AWS Athena Utils
Purpose of this utility is to execute Athena queries and wait for results.
Usage
Install the gem:
gem install 'athena-utils'
Create an Athena client and wait for results.
require 'athena-utils'
athena_database = 'test_db'
athena_work_group = 'primary'
athena_client = AthenaUtils::AthenaClient.new(athena_database, athena_work_group)
results = athena_client.query("SELECT * FROM users WHERE created_at >= Date('2022-01-01')")
results.first
# => {"id"=>"8", "name"=>"Foo", "email"=>"foo@example.com", "created_at"=>"2022-02-01"}
Execute multiple queries and wait for results.
require 'athena-utils'
athena_database = 'test_db'
athena_work_group = 'primary'
athena_client = AthenaUtils::AthenaClient.new(athena_database, athena_work_group)
# contains table_name => query_execution_id
query_executions = {}
query_executions['users'] = athena_client.query_async("SELECT * FROM users WHERE created_at >= Date('2022-01-01')")
query_executions['groups'] = athena_client.query_async("SELECT * FROM groups WHERE created_at >= Date('2022-01-01')")
query_executions['activities'] = athena_client.query_async("SELECT * FROM activities WHERE created_at >= Date('2022-01-01')")
# given an array of query_execution_id(s)
# waits for each query to successfully complete
# and returns the results of each in a hash
# key is the query_execution_id and the value is the results
results = athena_client.wait(query_executions.values)
users_results = results[query_executions['users']]
groups_results = results[query_executions['groups']]
activities_results = results[query_executions['activities']]
users_results.first
# => {"id"=>"8", "name"=>"Foo", "email"=>"foo@example.com", "created_at"=>"2022-02-01"}
AthenaUtils::AthenaQueryResults
Streams the results of the query.
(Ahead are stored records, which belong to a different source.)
[src/core/ecsd_pkg.sv]
package ecsd_pkg;

	// Register indices on the configuration write port
	typedef enum logic [1:0] {
		ECSD_REG_STRETCH,
		ECSD_REG_CONTROL,
		ECSD_REG_BASE,
		ECSD_REG_SIZE
	} ecsd_reg_t;

	// Stretch register fields
	localparam int STR_IO_ONE  = 6;
	localparam int STR_IO_TWO  = 4;
	localparam int STR_GEN     = 2;
	localparam int STR_PROG    = 0;

	// Control register fields
	localparam int CTL_IO_ONE_EN  = 7;
	localparam int CTL_IO_ONE_POL = 6;
	localparam int CTL_IO_TWO_EN  = 5;
	localparam int CTL_IO_TWO_POL = 4;
	localparam int CTL_GEN_PRIO   = 3;
	localparam int CTL_PROG_EN    = 2;
	localparam int CTL_PROG_SIZE  = 0;

	// Size register fields
	localparam int SIZ_IO_ONE_AV = 7;
	localparam int SIZ_IO_TWO_AV = 6;
	localparam int SIZ_GEN_POL   = 4;
	localparam int SIZ_GEN_AV    = 3;
	localparam int SIZ_GEN_SIZE  = 0;

	// Reset values and write masks
	localparam logic [7:0] STRETCH_RST_SINGLE = 8'h00;
	localparam logic [7:0] STRETCH_RST_EXP    = 8'h01;
	localparam logic [7:0] CONTROL_RST_SINGLE = 8'h00;
	localparam logic [7:0] CONTROL_RST_EXP    = 8'h04;
	localparam logic [7:0] BASE_RST           = 8'h00;
	localparam logic [7:0] SIZE_RST           = 8'h07;
	localparam logic [7:0] BASE_USED_MASK     = 8'hFC;
	localparam logic [7:0] SIZE_USED_MASK     = 8'hDF;

	// Address decode constants
	localparam logic [11:0] IO_ONE_LOW   = 12'h060;
	localparam logic [2:0]  GEN_SIZE_OFF = 3'h7;
	localparam logic [1:0]  PROG_64K     = 2'h0;
	localparam logic [1:0]  PROG_32K     = 2'h1;
	localparam logic [1:0]  PROG_16K     = 2'h2;

	// Drive a select at its asserted or inactive level
	function automatic logic ecsdLevel(input logic active,
		input logic activeHigh);
		ecsdLevel = activeHigh ? active : ~active;
	endfunction : ecsdLevel

endpackage : ecsd_pkg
Avoids loading the results into memory.
The class implements the Enumerable module. For easy of use the each method returns each row in a hash where the header names are the keys.
How to access the rows as an array
# given the above query logic
headers = users_results.csv.shift
while(row = users_results.csv.shift)
id = row[0]
name = row[1]
emai = row[2]
created_at = row[3]
# do something
end
Command-Line Utility
Execute 1 of queries without running to the AWS console.
> athena -h
Usage: athena [options]
-d, --database DATABASE Athena DB
-w, --work-group WORK_GROUP Athena Work Group, default: primary
-e, --execute QUERY Execute SQL Query
-s, --save FILE Save query results to file
-c, --console Execute query and makes results available in irb
Example:
athena -d test_db -e "SELECT * FROM users WHERE created_at >= Date('2022-01-01')"
Outputs
"id","name","email","created_at"
"5","Foo","foo@example.com","2022-02-01"
Working in the console
The console encapsulates the Athena client in a global athena method. The results of the Athena query are availble in a global results method.